The connection between the gut and the brain | Super Synbiotics

Gut flora – the second brain

Expressions such as ‘gut feeling’ or ‘butterflies in your stomach’ aren’t just made up randomly, they come from a physical sensation we get in our stomachs when we experience happiness, worry, or nerves. In reality, our stomach and gut are in constant communication with the brain and just as our mental state can affect how our stomachs feel, our stomachs can also affect our mood and brain function. 

Our second brain

Did you know that the stomach is sometimes known as the second brain? In the gastrointestinal tract, there are around 500 million nerve fibres and a whole system of neurons, which is a type of cell that can communicate with the brain. Together, these components constitute their own nervous system, which is known as the enteric nervous system.
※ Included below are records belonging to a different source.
[config.mk]
export PLATFORM = sky130hd
export DESIGN_NAME = shrc_front_flat
export DESIGN_NICKNAME = d
export VERILOG_FILES = /design/src/shrc_pkg.sv /design/src/shrc_ifs.sv /design/src/shrc_front.sv /design/src/flat_wrapper.sv
export SDC_FILE = /design/constraint.sdc
export NUM_CORES = 1
export LEC_CHECK = 0
export ABC_AREA = 1
export BUFFER_PORTS_ARGS = -buffer_cell sky130_fd_sc_hd__buf_2
export CAP_MARGIN = 30
export CORE_MARGIN = 5
export CORE_UTILIZATION = 45
export DETAILED_ROUTE_END_ITERATION = 12
export GPL_TIMING_DRIVEN = 0
export PLACE_DENSITY = 0.9
export SYNTH_ARGS = -nofsm -noshare
export SYNTH_HDL_FRONTEND = slang
export SYNTH_SLANG_ARGS = --single-unit
[constraint.sdc]
create_clock -name clk_i -period 1.7 [get_ports clk_i]
set_input_delay 0.17 -clock clk_i [delete_from_list [all_inputs] [get_ports clk_i]]
set_output_delay 0.17 -clock clk_i [all_outputs]
set_load 0.02 [all_outputs]
[src/shrc_pkg.sv]
// shared types and constants of the sampled hash repeat counter
`timescale 1ns / 1ps
`default_nettype none

package shrc_pkg;

  // fixed field widths
  localparam int WordW   = 64;
  localparam int TimeW   = 32;
  localparam int ExpW    = 33;
  localparam int HashW   = 16;
  localparam int BucketW = 13;
  localparam int HitsW   = 8;
  localparam int HoldW   = 16;
  localparam int LimitW  = 8;
  localparam int RegIdxW = 8;

  // configuration register indexes
  localparam logic [RegIdxW-1:0] RegHold      = 8'd0;
  localparam logic [RegIdxW-1:0] RegMailLimit = 8'd1;
  localparam logic [RegIdxW-1:0] RegPostLimit = 8'd2;

  // reset values of the configuration registers
  localparam logic [HoldW-1:0]  HoldReset      = 16'd1800;
  localparam logic [LimitW-1:0] MailLimitReset = 8'd3;
  localparam logic [LimitW-1:0] PostLimitReset = 8'd1;

  // table lookup request from the hashing front to the table back end
  typedef struct packed {
    logic             pool;
    logic [HashW-1:0] hash;
    logic [TimeW-1:0] now;
  } req_t;

  // live configuration as seen by the back end
  typedef struct packed {
    logic [HoldW-1:0]  hold;
    logic [LimitW-1:0] mail_limit;
    logic [LimitW-1:0] post_limit;
  } cfg_t;

  // back end status toward the top level
  typedef struct packed {
    logic clearing;
  } back_status_t;

endpackage

`default_nettype wire

[src/shrc_ifs.sv]
// valid/ready channel interfaces of the sampled hash repeat counter
`timescale 1ns / 1ps
`default_nettype none

interface shrc_in_if;
  logic        valid;
  logic        ready;
  logic [63:0] word;
  logic        first;
  logic        last;
  logic        pool_select;
  logic [31:0] now_seconds;

  modport source (output valid, word, first, last, pool_select, now_seconds, input ready);
  modport sink (input valid, word, first, last, pool_select, now_seconds, output ready);
endinterface


`default_nettype wire

[src/shrc_front.sv]
// hashing front: sampled xor fold behind a two-word delay line
`timescale 1ns / 1ps
`default_nettype none

module shrc_front import shrc_pkg::*; #(
  parameter int SAMPLE_STRIDE = 3
) (
  input  wire logic    clk_i,
  input  wire logic    rst_ni,
  shrc_in_if.sink      in_i,
  input  wire logic    hold_i,
  input  wire logic    full_i,
  output logic         push_o,
  output req_t         req_o
);

  localparam int PhW = (SAMPLE_STRIDE > 1) ? $clog2(SAMPLE_STRIDE) : 1;
  localparam logic [PhW-1:0] PhLast = PhW'(SAMPLE_STRIDE - 1);

  logic [WordW-1:0] hash_q, hash_d;
  logic [WordW-1:0] dly0_q, dly0_d;
  logic [WordW-1:0] dly1_q, dly1_d;
  logic [PhW-1:0]   phase_q, phase_d;
  logic [1:0]       seen_q, seen_d;
  logic             accept;

  assign in_i.ready = !hold_i && !full_i;
  assign accept     = in_i.valid && in_i.ready;

  always_comb begin
    logic [WordW-1:0] h;
    logic [WordW-1:0] d1;
    logic [PhW-1:0]   ph;
    logic [1:0]       sn;
    h  = in_i.first ? '0 : hash_q;
    d1 = in_i.first ? '0 : dly0_q;
    ph = in_i.first ? '0 : phase_q;
    sn = in_i.first ? '0 : seen_q;
    // the oldest held word is known not to be one of the final two
    if (sn == 2'd2) begin
      if (ph == '0) begin
        h = h ^ (in_i.first ? '0 : dly1_q);
      end
      ph = (ph == PhLast) ? '0 : ph + 1'b1;
    end
    hash_d  = h;
    dly1_d  = d1;
    dly0_d  = in_i.word;
    phase_d = ph;
    seen_d  = (sn == 2'd2) ? sn : sn + 2'd1;
    push_o  = accept && in_i.last;
    req_o.pool = in_i.pool_select;
    req_o.hash = h[HashW-1:0];
    req_o.now  = in_i.now_seconds;
    // message state restarts after the last word
    if (in_i.last) begin
      hash_d  = '0;
      dly0_d  = '0;
      dly1_d  = '0;
      phase_d = '0;
      seen_d  = '0;
    end
  end

  always_ff @(posedge clk_i or negedge rst_ni) begin
    if (!rst_ni) begin
      hash_q  <= '0;
      dly0_q  <= '0;
      dly1_q  <= '0;
      phase_q <= '0;
      seen_q  <= '0;
    end else if (accept) begin
      hash_q  <= hash_d;
      dly0_q  <= dly0_d;
      dly1_q  <= dly1_d;
      phase_q <= phase_d;
      seen_q  <= seen_d;
    end
  end

endmodule

`default_nettype wire

[src/flat_wrapper.sv]
// flat-port wrapper written by rule: the top's interface ports become plain ports
module shrc_front_flat import shrc_pkg::*;
#(
  parameter int SAMPLE_STRIDE = 3
)
  (clk_i, rst_ni, hold_i, full_i, push_o, req_o, in_i_valid, in_i_word, in_i_first, in_i_last, in_i_pool_select, in_i_now_seconds, in_i_ready);
  shrc_in_if in_i_i ();
  input  wire logic clk_i;
  input  wire logic rst_ni;
  input  wire logic hold_i;
  input  wire logic full_i;
  output logic push_o;
  output req_t req_o;
  input wire logic [$bits(in_i_i.valid)-1:0] in_i_valid;
  input wire logic [$bits(in_i_i.word)-1:0] in_i_word;
  input wire logic [$bits(in_i_i.first)-1:0] in_i_first;
  input wire logic [$bits(in_i_i.last)-1:0] in_i_last;
  input wire logic [$bits(in_i_i.pool_select)-1:0] in_i_pool_select;
  input wire logic [$bits(in_i_i.now_seconds)-1:0] in_i_now_seconds;
  output wire logic [$bits(in_i_i.ready)-1:0] in_i_ready;
  assign in_i_i.valid = in_i_valid;
  assign in_i_i.word = in_i_word;
  assign in_i_i.first = in_i_first;
  assign in_i_i.last = in_i_last;
  assign in_i_i.pool_select = in_i_pool_select;
  assign in_i_i.now_seconds = in_i_now_seconds;
  assign in_i_ready = in_i_i.ready;
  shrc_front #(.SAMPLE_STRIDE(SAMPLE_STRIDE)) u_core (.clk_i(clk_i), .rst_ni(rst_ni), .in_i(in_i_i), .hold_i(hold_i), .full_i(full_i), .push_o(push_o), .req_o(req_o));
endmodule
==> results.py, run 1 <==
metrics = {
    "routing": {
        "drc": 0,
        "dr.first_iter.drc_count": 260,
        "dr_pass1_iterations": 5,
        "dr_total_vias": 3004,
        "finalWirelength_um": 9023,
        "detail_route.wl_per_cell_um": 16.50,
        "via_per_inst": 5.492,
        "drtAntennaViolNets": 0,
    },
    "sta": {
        "tns_ns": -2.581,
        "timing.final.ws_setup_ns": -0.1989,
        "finalMaxSlewViolations": 0,
        "report.final.setup_viol": 16,
        "finalCriticalPeriod_ns": 1.899,
        "final.hold.worst_slack_ns": 0.06229,
        "skew_ns": 0.01644,
        "fmaxAchievable_mhz": 526.6,
        "final-hold-violation-count": 0,
        "max_slew_margin_pct": 54.16,
        "max_slew.worst_pin.slew_ns": 0.6877,
        "period_utilization_post_route_pct": 111.7,
        "grt_setup_unrepaired": "yes",
    },
    "hold_path": {
        "hp-start": "in_i_word[15]",
        "min-delay-path-class": "input pin to flip-flop",
        "hold-path-endpoint": "u_core.dly0_q[15]",
        "worstHoldPathCells": 2,
    },
    "logic_synthesis": {
        "synth_sequential_area_ratio_pct": 44.27,
        "yosys_warnings": 0,
        "synth_cell_types": 19,
        "syn_nets": 466,
        "postSynthRegisterBits": 52,
        "cell_area_after_synthesis_um2": 2939,
        "area_contributors_post_synth": "sky130_fd_sc_hd__dfrtp_1, sky130_fd_sc_hd__nand2_1, sky130_fd_sc_hd__buf_4",
        "postSynth.asyncResetShare_pct": 100.0,
        "synth_top_area_cell": "sky130_fd_sc_hd__dfrtp_1",
        "synth_enable_flop_cells": 0,
        "synthesis.instances": 360,
        "post_synth_most_frequent_cells": "sky130_fd_sc_hd__nand2_1, sky130_fd_sc_hd__dfrtp_1, sky130_fd_sc_hd__nand3_1, sky130_fd_sc_hd__buf_4, sky130_fd_sc_hd__inv_1",
        "synth_most_common_cell": "sky130_fd_sc_hd__nand2_1",
        "synth.avg_cell_area_um2": 8.164,
        "synth_top_flop_cell": "sky130_fd_sc_hd__dfrtp_1",
        "synth_top_area_share_pct": 44.27,
    },
    "global_routing": {
        "grt_antenna_before_repair": 0,
        "grt_pass1_vias": 2873,
        "first_pass_grt_wire_length_um": 13270,
        "global_router_s_overall_resource_usage_pct": 19.32,
        "maximum_number_of_pins_on_one_net_before_global_route_repair": 30,
        "grt_remaining_overflow": 0,
    },
    "setup_path": {
        "max_stage_delay_ns": 0.36,
        "dominant_delay_contributor_by_cell_family_on_the_critical_path": "buffers and inverters",
        "regToRegSetupSlack_ns": 0.04,
        "startpoint_type": "flip-flop",
        "standard_cell_with_the_maximum_stage_delay_on_the_critical_path": "sky130_fd_sc_hd__dfrtp_1",
        "critical_path_peak_fanout": 5,
        "critical_path_class": "flip-flop to output pin",
        "cp_data_arrival_time_ns": 1.73,
        "worstReg2RegStart": "u_core.seen_q[0]",
        "r2r.worst_path.cells": 11,
        "endpoint_kind": "output pin",
        "crit_chain": "inv_2 -> nor2_4 -> ha_4 -> buf_6 -> buf_16 -> nand3_1 -> nand2_1 -> nand2_1 -> inv_2 -> buf_6",
        "crit_required_ns": 1.53,
        "reg2reg_end": "u_core.hash_q[13]",
        "worst-path-buf-inv": 5,
    },
    "flow_run": {
        "maxCapViolCount": 0,
    },
    "placed_design": {
        "pre_cts_slack_ns": -0.1854,
        "placement.io_buffers": 72,
        "placement.cell_area_um2": 3423,
        "hpwlAfterDp_um": 5419,
        "globalplace.congestion": 0.8121,
    },
    "layout": {
        "area.sequential_um2": 1303,
        "flow.area_growth_from_synthesis_pct": 41.89,
        "final_nets": 575,
        "multiInputGateArea_um2": 1305,
        "finish.instance_area_um2": 4170,
        "num-fill-cells": 459,
        "post_route_cells_drive_above_1_share_pct": 47.02,
        "insertedDiodeCount": 0,
    },
    "power": {
        "p_sw_share_pct": 31.52,
        "p_sw_uw": 908.8,
        "clockPowerShare_pct": 27.2,
        "seq_power_share_pct": 48.3,
        "power.leakage_nw": 2.169,
        "pwr-share-comb_pct": 24.4,
        "powerDensity_nw_per_um2": 691.5,
        "max-vdd-ir-drop_mv": 0.6684,
        "cell_internal_pwr_mw": 1.975,
    },
    "clock_tree": {
        "path_clk_slew_ns": 0.12,
        "max-clock-path-buffers": 2,
        "numClockSinks": 52,
        "clk-insertion-delay-late_ns": 0.33,
        "htree_levels": 2,
        "cts.root.buffer_cell": "sky130_fd_sc_hd__clkbuf_8",
        "cts_tree": "done",
        "cts-buffers-inserted": 5,
    },
    "die": {
        "rows": 29,
        "die_width_um": 90.82,
        "core_region_area_um2": 6350,
        "start_util_pct": 46.29,
        "die_area_um2": 8247,
        "design.portCount": 155,
        "die-height_um": 90.82,
    },
    "outcome": {
        "result_of_the_run": "complete, but fails checks",
        "failed_checks": "setup timing",
    },
}
-- routing by layer --
metal	track usage, %	wire, um	vias to the layer above
met5	0	0	-
met4	9.902	358	0
met3	4.833	841	44
met2	34.56	4620	215
met1	20.86	3203	1395
li1	-	-	1350
-- state kept, by name, indices dropped and copies added (netlist names) --
register	count
u_core.dly0_q	16
u_core.dly1_q	16
u_core.hash_q	16
u_core.phase_q	2
u_core.seen_q	2
-- cell families after synthesis --
| family | after synthesis | synth area share [%] |
|---|---|---|
| flops | 52 | 44.27 |
| buf+inv | 92 | 18.56 |
| simple gates | 176 | 27.29 |
| fa+ha+maj | 2 | 0.8513 |
| compound gates | 38 | 9.025 |
-- power groups by stage --
| stage | Clock [mW] | Sequential, mW | Combinational [mW] |
|---|---|---|---|
| 6_report | 0.785 | 1.39 | 0.704 |
| 5_1_grt | 0.841 | 1.40 | 0.753 |
| 4_1_cts | 0.778 | 1.39 | 0.606 |
| 3_5_place_dp | 0 | 1.41 | 0.515 |
| 3_3_place_gp | 0 | 1.41 | 0.490 |
| 2_1_floorplan | 0 | 1.40 | 0.349 |
-- repair_timing --
item	4_1_cts	5_1_grt
setup endpoints to repair	16	17
hold buffers	1	0
cloned	3	1
pin swaps	16	34
gates resized for setup	51	69
setup buffers	18	7
endpoints found under the hold margin	28	0
-- through the flow --
step	std cells	utilization [%]	power, mW
2_1_floorplan	360	-	1.744
3_3_place_gp	509	53.48	1.895
3_5_place_dp	510	53.91	1.928
4_1_cts	540	60.93	2.772
5_1_grt	547	65.67	2.998
6_report	547	65.67	2.884
-- layout by cell type (no fill, tap or decap), types with 8 or more instances in the layout --
| cell | count |
|---|---|
| sky130_fd_sc_hd__nand2_2 | 21 |
| sky130_fd_sc_hd__inv_2 | 15 |
| sky130_fd_sc_hd__nand3_4 | 8 |
| sky130_fd_sc_hd__buf_2 | 62 |
| sky130_fd_sc_hd__buf_6 | 27 |
| sky130_fd_sc_hd__inv_1 | 23 |
| sky130_fd_sc_hd__buf_4 | 57 |
| sky130_fd_sc_hd__nor2_1 | 17 |
| sky130_fd_sc_hd__dfrtp_1 | 51 |
| sky130_fd_sc_hd__nand3_1 | 35 |
| sky130_fd_sc_hd__a22o_1 | 17 |
| sky130_fd_sc_hd__o21ai_0 | 17 |
| sky130_fd_sc_hd__nand2_1 | 66 |
| sky130_fd_sc_hd__nand4_1 | 17 |
-- layout make-up --
| class | instances | area share, % |
|---|---|---|
| multi-input combinational | 216 | 31.29 |
| sequential | 52 | 31.23 |
| timing repair buffer | 102 | 18.42 |
| buffer | 54 | 10.98 |
| inverter | 38 | 3.420 |
| tap | 77 | 2.310 |
| clock buffer | 5 | 1.650 |
| clock inverter | 3 | 0.6901 |
-- worst max-delay path by stage --
stage | from | end | slack, ns | depth (start not counted)
2_1_floorplan | in_i_first | req_o[47] | 0.11 | 10
3_3_place_gp | in_i_first | req_o[39] | -0.17 | 12
3_5_place_dp | in_i_first | req_o[41] | -0.19 | 12
4_1_cts | u_core.seen_q[1] | req_o[39] | -0.10 | 10
5_1_grt | u_core.seen_q[0] | req_o[39] | -0.27 | 8
6_report | u_core.seen_q[1] | req_o[34] | -0.20 | 10
-- worst reg2reg max path, cell delays in order (launching register included) --
cell and delay (ns):
sky130_fd_sc_hd__dfrtp_1 0.40, sky130_fd_sc_hd__nand2_2 0.11, sky130_fd_sc_hd__ha_4 0.20, sky130_fd_sc_hd__buf_12 0.14, sky130_fd_sc_hd__buf_8 0.14, sky130_fd_sc_hd__nand3_2 0.06, sky130_fd_sc_hd__nand2_2 0.06, sky130_fd_sc_hd__buf_6 0.11
sky130_fd_sc_hd__buf_4 0.12, sky130_fd_sc_hd__buf_4 0.13, sky130_fd_sc_hd__nand3_2 0.05, sky130_fd_sc_hd__nand2_1 0.07
(Power assumes the default switching activity.)
==> run 2, diff against run 1 <==
- ABC_AREA: 1 -> default
- CORE_UTILIZATION: 45 -> 46
- PLACE_DENSITY: 0.9 -> 0.91
==> results.py, run 2 <==
metrics = {
    "global_routing": {
        "first_pass_grt_wire_length_um": 14010,
        "global_router_s_overall_resource_usage_pct": 20.01,
        "grt_pass1_vias": 2875,
        "grt_antenna_before_repair": 0,
        "grt_remaining_overflow": 0,
        "maximum_number_of_pins_on_one_net_before_global_route_repair": 28,
    },
    "setup_path": {
        "startpoint_type": "flip-flop",
        "worst-path-buf-inv": 4,
        "endpoint_kind": "output pin",
        "standard_cell_with_the_maximum_stage_delay_on_the_critical_path": "sky130_fd_sc_hd__or4b_4",
        "r2r.worst_path.cells": 8,
        "path_depth": 8,
        "crit_start": "u_core.seen_q[1]",
        "max_stage_delay_ns": 0.49,
        "regToRegSetupSlack_ns": -0.20,
        "setup.worst_path.end": "req_o[41]",
        "worstReg2RegStart": "u_core.seen_q[1]",
        "critical_path_class": "flip-flop to output pin",
        "crit_required_ns": 1.53,
        "critical_path_peak_fanout": 6,
        "most_prevalent_standard_cell_on_the_critical_path": "sky130_fd_sc_hd__buf_12",
        "cp_data_arrival_time_ns": 2.15,
        "dominant_delay_contributor_by_cell_family_on_the_critical_path": "simple AND/OR/NAND/NOR gates",
        "crit_chain": "nand2b_4 -> inv_2 -> ha_4 -> or4b_4 -> buf_12 -> buf_12 -> o31ai_4 -> buf_6",
        "reg2reg_end": "u_core.hash_q[9]",
    },
    "logic_synthesis": {
        "synth_enable_flop_cells": 0,
        "synth_top_flop_cell": "sky130_fd_sc_hd__dfrtp_1",
        "synth_sequential_area_ratio_pct": 42.41,
        "synth.avg_cell_area_um2": 8.918,
        "post_synth_most_frequent_cells": "sky130_fd_sc_hd__nand2_1, sky130_fd_sc_hd__dfrtp_1, sky130_fd_sc_hd__buf_4, sky130_fd_sc_hd__nand3_1, sky130_fd_sc_hd__o21ai_1",
        "synth_top_area_share_pct": 42.41,
        "cell_area_after_synthesis_um2": 3068,
        "synth_most_common_cell": "sky130_fd_sc_hd__nand2_1",
        "area_contributors_post_synth": "sky130_fd_sc_hd__dfrtp_1, sky130_fd_sc_hd__buf_4, sky130_fd_sc_hd__o31ai_2",
        "yosys_warnings": 0,
        "synth_cell_types": 25,
        "postSynthRegisterBits": 52,
        "postSynth.asyncResetShare_pct": 100.0,
        "syn_nets": 450,
        "synthesis.instances": 344,
        "synth_top_area_cell": "sky130_fd_sc_hd__dfrtp_1",
    },
    "layout": {
        "area.sequential_um2": 1301,
        "final_common_cell": "sky130_fd_sc_hd__buf_2",
        "flow.area_growth_from_synthesis_pct": 34.46,
        "post_route_cells_drive_above_1_share_pct": 38.80,
        "final_cells": 510,
        "num-fill-cells": 515,
        "insertedDiodeCount": 0,
        "layout_common_cells": "sky130_fd_sc_hd__buf_2, sky130_fd_sc_hd__nand2_1, sky130_fd_sc_hd__dfrtp_1, sky130_fd_sc_hd__buf_4, sky130_fd_sc_hd__nand3_1",
        "layout_top_registers": "u_core.dly0_q: 16 flops, u_core.dly1_q: 16 flops, u_core.hash_q: 16 flops",
        "final_nets": 538,
        "multiInputGateArea_um2": 1582,
    },
    "clock_tree": {
        "cts_tree": "done",
        "path_clk_slew_ns": 0.09,
        "numClockSinks": 52,
        "cts.root.buffer_cell": "sky130_fd_sc_hd__clkbuf_8",
        "max-clock-path-buffers": 2,
        "cts-buffers-inserted": 5,
        "htree_levels": 2,
        "clk-insertion-delay-late_ns": 0.31,
    },
    "routing": {
        "dr.first_iter.drc_count": 171,
        "dr_pass1_iterations": 5,
        "finalWirelength_um": 8251,
        "drc": 0,
        "detail_route.wl_per_cell_um": 16.18,
        "dr_total_vias": 2848,
        "via_per_inst": 5.584,
        "drtAntennaViolNets": 0,
    },
    "sta": {
        "period_utilization_post_route_pct": 136.5,
        "skew_ns": 0.005583,
        "max_slew.worst_pin.slew_ns": 0.7396,
        "timing.final.ws_setup_ns": -0.6197,
        "max_slew_margin_pct": 50.56,
        "finalCriticalPeriod_ns": 2.320,
        "final.hold.worst_slack_ns": 0.08790,
        "grt_setup_unrepaired": "yes",
        "report.final.setup_viol": 32,
        "fmaxAchievable_mhz": 431.1,
        "final-hold-violation-count": 0,
        "finalMaxSlewViolations": 0,
    },
    "power": {
        "p_sw_mw": 1.245,
        "seq_power_share_pct": 47.6,
        "pwr-share-comb_pct": 31.7,
        "max-vdd-ir-drop_mv": 0.5676,
        "power.leakage_nw": 1.839,
        "clockPowerShare_pct": 20.7,
        "cell_internal_pwr_mw": 2.303,
        "powerDensity_nw_per_um2": 860.0,
        "p_sw_share_pct": 35.08,
    },
    "die": {
        "core_region_area_um2": 6422,
        "die-height_um": 91.67,
        "start_util_pct": 47.77,
        "die_width_um": 91.67,
        "die_area_um2": 8402,
        "design.portCount": 155,
        "rows": 29,
    },
    "outcome": {
        "failed_checks": "setup timing",
        "result_of_the_run": "complete, but fails checks",
    },
    "placed_design": {
        "hpwlAfterDp_um": 6112,
        "placement.io_buffers": 73,
        "post-place-cells": 495,
        "globalplace.congestion": 0.8479,
    },
    "flow_run": {
        "maxCapViolCount": 0,
    },
    "hold_path": {
        "min-delay-path-class": "input pin to flip-flop",
    },
}
==> run 2: how the worst min path moves through the flow <==
stage                             start                end  slack (ns)  cells after the start
after floorplan                  rst_ni   u_core.dly0_q[0]       -0.13                      0
after global placement     in_i_word[4]   u_core.dly0_q[4]        0.41                      3
after detailed placement         rst_ni   u_core.dly1_q[7]        0.21                      1
after CTS                 in_i_word[12]  u_core.dly0_q[12]        0.08                      3
after global routing      in_i_word[12]  u_core.dly0_q[12]        0.09                      3
final                     in_i_word[12]  u_core.dly0_q[12]        0.09                      3
==> run 2: repair_timing <==
action | in CTS | in global routing
setup endpoints to repair | 31 | 33
endpoints found under the hold margin | 25 | 0
pin swaps | 4 | 12
gates resized for setup | 38 | 12
hold buffers | 1 | 0
setup buffers | 5 | 1
gates cloned | 2 | 0
==> run 2: per-stage QoR <==
stage	total power, mW	setup WS (ns)	setup TNS [ns]	instance area (um^2)	utilization [%]
after global placement	2.623	-0.5507	-11.65	3750	58.39
after floorplan	2.392	-0.1948	-2.807	3288	-
final	3.548	-0.6197	-11.41	4125	64.23
after CTS	3.519	-0.6287	-11.30	4085	63.61
after detailed placement	2.703	-0.5634	-13.08	3770	58.70
after global routing	3.741	-0.6753	-13.32	4125	64.23
==> run 2: power by group through the flow <==
stage	registers [mW]	clock network, mW	logic [mW]
2_1_floorplan	1.65	0	0.744
3_3_place_gp	1.68	0	0.947
3_5_place_dp	1.70	0	0.999
4_1_cts	1.68	0.737	1.10
5_1_grt	1.72	0.796	1.23
6_report	1.69	0.735	1.12
==> run 2: per-layer routing <==
metal	GRT usage, %	vias to the layer above	part of all wire (%)
met5	0	-	0
met4	6.784	0	2.0
met3	4.664	17	7.6
met2	32.93	141	49
met1	25.98	1343	41
li1	-	1347	-
==> run 2: cell families after synthesis <==
kind of cell / Yosys count / share of synthesized area (%)
DFF: 52 / 42.41
buffers and inverters: 74 / 13.99
adders and majority gates: 2 / 0.8155
and+or+nand+nor: 130 / 22.92
AOI/OAI and AO/OA: 86 / 19.86
==> run 2: layout make-up <==
| type | count | share of cell area (%) |
|---|---|---|
| buffer | 54 | 9.797 |
| clock buffer | 8 | 2.184 |
| inverter | 18 | 1.638 |
| multi-input combinational | 218 | 38.34 |
| sequential | 52 | 31.54 |
| tap | 77 | 2.335 |
| timing repair buffer | 83 | 14.16 |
The gut can send signals through the nerve fibres to the parts of the brain that control things such as processing of feelings, memory, motivation, and sensations of anxiety. 

Communication between the brain and the gut can take place via different channels, such as nerve fibres, hormones, and cells. One important communication channel is the vagus nerve, which stretches all the way from the stomach to the brain stem. The communication goes both ways, meaning the brain can send messages to the gut and the gut can send messages to the brain. 

How does the gut flora end up out of balance?

Since the gut and the brain are so closely connected, a healthy gut flora is important for your mental wellbeing as well as your cognitive function. Learn more about Synbiotic Gut-Brain.

The gut flora is influenced primarily by diet, since fibre is the main food for gut bacteria. But, apart from low fibre diets, stress is one factor that can really influence the health of your gut flora. 

When we experience stress, different types of substances and hormones such as adrenalin, noradrenalin, and dopamine, are released. Our immune cells and the good bacteria are sensitive to these, while bad bacteria enjoy them and like to multiply among stress hormones. Longer periods of stress can therefore cause an imbalance in our gut flora. 

3 tips for reduced stress and a healthier gut flora

1. Try meditation– Meditation doesn’t need to be complicated! Set aside 5 minutes of your day to sit in silence and focus on your breath. 

2. Think about your breathing– When we become stressed, we automatically find it more difficult to breathe, so when you feel stress approaching – take five deep, conscious breaths. 

3. Move around in nature– Try to get out into nature for at least a few minutes a day. Leave your headphones off and focus on being present in the moment.